Big steps forward

New authorisations should boost India's fight against Covid

The Omicron variant, which may well be now circulating in India, given the sharp increase in positivity rates in many parts of the country, has shaken up the government’s approach to the vaccination programme. The authorities seemed to have been content to let the roll-out happen on autopilot rather than being proactive. That is clearly no longer an option—though ideally it should never have been. On the heels of the announcement that a booster dose would become available to sections of the population and that those between the ages of 15 and 18 would also become eligible for vaccines came fresh emergency-use authorisations for two new vaccines and an antiviral pill. All three of these are being manufactured in India following technology transfer from abroad. The antiviral Molnupiravir has been licensed by its developer, the multinational Merck, to the United Nations’ Medicine Patent Pool, which has eased the transfer of rights to generics manufacturers in the developing world, including India. Molnupiravir reduces hospitalisation or death once infected by between 30 and 50 per cent.

The two vaccines that have been granted emergency-use authorisation are known in India as Corbevax and Covavax. Both are exciting possibilities for scaling up vaccinations not just in India but in the broader developing world. Covavax is the trade name in India for the variant of the Novavax vaccine, which is being manufactured under licence by the Serum Institute of India, which started doing so in the middle of this year. In various studies, it has shown greater effectiveness against variants, including Omicron, than most other vaccines. Its booster shot has similar effectiveness, increasing immune responses manifold. Further, it can be stored comfortably long-term in refrigerators and for three months at room temperature. 
 

Corbevax, meanwhile, may have even more potential. It was originally developed by Baylor University and Texas Children’s Hospital in the US, and co-developed subsequently by Telangana-based Biological E, which already has 150 million doses in stock and is capable of 100 million more a month. The intellectual property is open, and the technology has been transferred to manufacturers in Bangladesh, Indonesia, and Botswana. It is a useful combination of effectiveness and ease of production and storage: It performs better than the Oxford/AstraZeneca or Covishield vaccine against the Delta variant, preventing over 80 per cent of symptomatic infections. It is based on fairly mature science, unlike the messenger RNA vaccines; the technology that has been used in hepatitis B vaccines for decades and thus may diffuse with greater ease and at prices as low as $3 a shot.
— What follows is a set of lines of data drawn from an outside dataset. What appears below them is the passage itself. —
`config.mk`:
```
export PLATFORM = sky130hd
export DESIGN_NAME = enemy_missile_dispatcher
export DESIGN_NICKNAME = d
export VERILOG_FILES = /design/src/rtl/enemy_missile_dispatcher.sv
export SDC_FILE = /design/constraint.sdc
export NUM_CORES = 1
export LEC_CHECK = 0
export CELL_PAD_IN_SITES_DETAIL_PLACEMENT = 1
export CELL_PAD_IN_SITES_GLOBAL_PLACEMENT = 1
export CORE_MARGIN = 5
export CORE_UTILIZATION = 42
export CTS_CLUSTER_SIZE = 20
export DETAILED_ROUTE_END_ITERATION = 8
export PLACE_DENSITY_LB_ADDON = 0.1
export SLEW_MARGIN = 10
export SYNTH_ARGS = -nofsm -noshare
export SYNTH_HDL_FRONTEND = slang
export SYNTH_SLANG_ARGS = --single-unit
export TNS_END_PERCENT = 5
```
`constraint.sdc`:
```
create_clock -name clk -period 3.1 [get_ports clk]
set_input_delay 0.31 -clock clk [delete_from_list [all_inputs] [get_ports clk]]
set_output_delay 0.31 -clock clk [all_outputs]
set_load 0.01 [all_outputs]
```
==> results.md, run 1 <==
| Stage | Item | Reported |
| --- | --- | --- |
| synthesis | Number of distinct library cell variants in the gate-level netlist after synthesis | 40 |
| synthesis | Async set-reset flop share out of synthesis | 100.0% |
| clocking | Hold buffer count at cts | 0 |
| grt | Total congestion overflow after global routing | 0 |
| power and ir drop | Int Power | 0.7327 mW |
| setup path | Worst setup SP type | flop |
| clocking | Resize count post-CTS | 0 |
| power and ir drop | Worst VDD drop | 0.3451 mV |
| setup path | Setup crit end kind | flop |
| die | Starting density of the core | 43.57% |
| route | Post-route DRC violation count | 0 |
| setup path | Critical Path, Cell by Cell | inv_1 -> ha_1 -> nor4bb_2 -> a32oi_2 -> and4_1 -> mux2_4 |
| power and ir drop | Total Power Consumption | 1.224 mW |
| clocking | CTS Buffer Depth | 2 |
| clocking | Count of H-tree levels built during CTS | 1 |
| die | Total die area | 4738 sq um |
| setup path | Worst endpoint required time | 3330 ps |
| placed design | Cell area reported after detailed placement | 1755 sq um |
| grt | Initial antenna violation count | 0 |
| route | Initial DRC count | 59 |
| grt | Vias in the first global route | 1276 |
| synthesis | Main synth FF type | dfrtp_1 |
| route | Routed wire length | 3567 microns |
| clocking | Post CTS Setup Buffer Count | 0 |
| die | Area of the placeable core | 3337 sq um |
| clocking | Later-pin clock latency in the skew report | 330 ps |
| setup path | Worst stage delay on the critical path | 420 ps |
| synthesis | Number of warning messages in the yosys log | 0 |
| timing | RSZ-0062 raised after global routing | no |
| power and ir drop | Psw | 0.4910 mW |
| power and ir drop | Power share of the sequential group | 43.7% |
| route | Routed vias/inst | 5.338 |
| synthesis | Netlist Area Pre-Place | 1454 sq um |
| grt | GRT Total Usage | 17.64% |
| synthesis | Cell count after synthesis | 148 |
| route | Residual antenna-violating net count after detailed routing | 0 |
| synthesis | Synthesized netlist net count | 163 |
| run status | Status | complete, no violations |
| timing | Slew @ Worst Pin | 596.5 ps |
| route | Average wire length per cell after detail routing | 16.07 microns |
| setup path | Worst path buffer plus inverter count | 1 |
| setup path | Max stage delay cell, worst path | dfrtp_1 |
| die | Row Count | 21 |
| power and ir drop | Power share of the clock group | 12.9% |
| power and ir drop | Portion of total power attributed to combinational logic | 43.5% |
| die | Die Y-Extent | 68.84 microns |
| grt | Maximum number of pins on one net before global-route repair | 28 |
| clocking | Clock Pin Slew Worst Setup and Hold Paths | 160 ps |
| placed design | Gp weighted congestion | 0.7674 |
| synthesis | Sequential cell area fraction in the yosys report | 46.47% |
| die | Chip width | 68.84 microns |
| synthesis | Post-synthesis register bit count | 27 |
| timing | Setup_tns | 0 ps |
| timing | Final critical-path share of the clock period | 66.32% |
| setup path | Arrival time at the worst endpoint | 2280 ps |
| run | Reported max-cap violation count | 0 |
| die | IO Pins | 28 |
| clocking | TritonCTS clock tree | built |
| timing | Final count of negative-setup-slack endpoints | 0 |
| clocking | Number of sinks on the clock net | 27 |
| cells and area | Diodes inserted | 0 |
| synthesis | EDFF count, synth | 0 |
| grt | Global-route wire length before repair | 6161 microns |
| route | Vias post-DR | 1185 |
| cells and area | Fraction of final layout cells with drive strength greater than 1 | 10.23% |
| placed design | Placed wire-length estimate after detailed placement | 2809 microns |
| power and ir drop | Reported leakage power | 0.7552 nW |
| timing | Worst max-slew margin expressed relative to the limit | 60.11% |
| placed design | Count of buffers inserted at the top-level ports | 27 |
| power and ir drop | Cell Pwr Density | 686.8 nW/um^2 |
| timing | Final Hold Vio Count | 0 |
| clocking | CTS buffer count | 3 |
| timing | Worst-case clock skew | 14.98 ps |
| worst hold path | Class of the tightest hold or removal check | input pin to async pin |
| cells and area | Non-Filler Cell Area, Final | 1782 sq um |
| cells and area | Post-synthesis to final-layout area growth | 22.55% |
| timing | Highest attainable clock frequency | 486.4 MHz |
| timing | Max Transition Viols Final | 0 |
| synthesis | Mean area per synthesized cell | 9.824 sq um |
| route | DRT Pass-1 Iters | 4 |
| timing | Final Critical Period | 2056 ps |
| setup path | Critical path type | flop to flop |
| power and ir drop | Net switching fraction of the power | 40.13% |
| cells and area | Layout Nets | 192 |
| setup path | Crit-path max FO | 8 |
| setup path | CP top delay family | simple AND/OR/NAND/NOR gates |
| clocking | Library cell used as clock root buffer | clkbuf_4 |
==> src/rtl/regfile_pkg.sv <==
// Shared definitions for the 32x32 four-write-port register file and its write scheduler.
package regfile_pkg;

  localparam int unsigned ADDR_W = 5;
  localparam int unsigned DATA_W = 32;
  localparam int unsigned NPORT  = 4;
  localparam int unsigned PTR_W  = 2;

  typedef struct packed {
    logic [ADDR_W-1:0] addr;
    logic [DATA_W-1:0] data;
  } wr_req_t;

  // Population count of a port-wide vector; at most NPORT-1 bits are ever set when used for denials.
  function automatic logic [PTR_W-1:0] count_ones(input logic [NPORT-1:0] vec);
    logic [PTR_W:0] acc;
    acc = '0;
    for (int i = 0; i < int'(NPORT); i++) begin
      acc = acc + (PTR_W+1)'(vec[i]);
    end
    return PTR_W'(acc);
  endfunction

endpackage

==> src/rtl/rr_conflict_arbiter.sv <==
// Combinational same-address conflict arbiter: grants every valid request not shadowed by a
// higher-priority valid request to the same address, priority rotating from rr_ptr_i.
module rr_conflict_arbiter
  import regfile_pkg::NPORT;
  import regfile_pkg::PTR_W;
  import regfile_pkg::count_ones;
#(
  parameter int unsigned ADDR_W = regfile_pkg::ADDR_W
) (
  input  logic [NPORT-1:0]             valid_i,
  input  logic [NPORT-1:0][ADDR_W-1:0] addr_i,
  input  logic [PTR_W-1:0]             rr_ptr_i,
  output logic [NPORT-1:0]             grant_o,
  output logic [PTR_W-1:0]             denied_cnt_o
);

  // Distance from the pointer; smaller distance means higher priority.
  function automatic logic [PTR_W-1:0] rank(input int unsigned idx, input logic [PTR_W-1:0] ptr);
    return PTR_W'(idx) - ptr;
  endfunction

  always_comb begin
    grant_o      = '0;
    denied_cnt_o = '0;
    for (int unsigned i = 0; i < NPORT; i++) begin
      logic blocked;
      blocked = 1'b0;
      for (int unsigned j = 0; j < NPORT; j++) begin
        if ((j != i) && valid_i[j] && (addr_i[j] == addr_i[i]) &&
            (rank(j, rr_ptr_i) < rank(i, rr_ptr_i))) begin
          blocked = 1'b1;
        end
      end
      grant_o[i] = valid_i[i] && !blocked;
    end
    denied_cnt_o = count_ones(valid_i & ~grant_o);
  end

endmodule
These authorisations reveal the need for Indian regulators to stay on top of the science and continue to build linkages with global pharmaceutical research hubs. There is no reason, in addition, for India to be so late to approve Covavax, which is already being handed out in countries like Indonesia; or Molnupiravir, which was approved in Bangladesh in November. Greater speed and flexibility are essential. Now that these approvals are in, the government must also ensure that it makes advance purchases on the right scale, ensuring funds are transferred to manufacturers in advance. It should also ensure an open supply chain and minimise export restrictions. There is now a real chance to accelerate the completion of India’s vaccination programme and also open up the booster dose to all adults.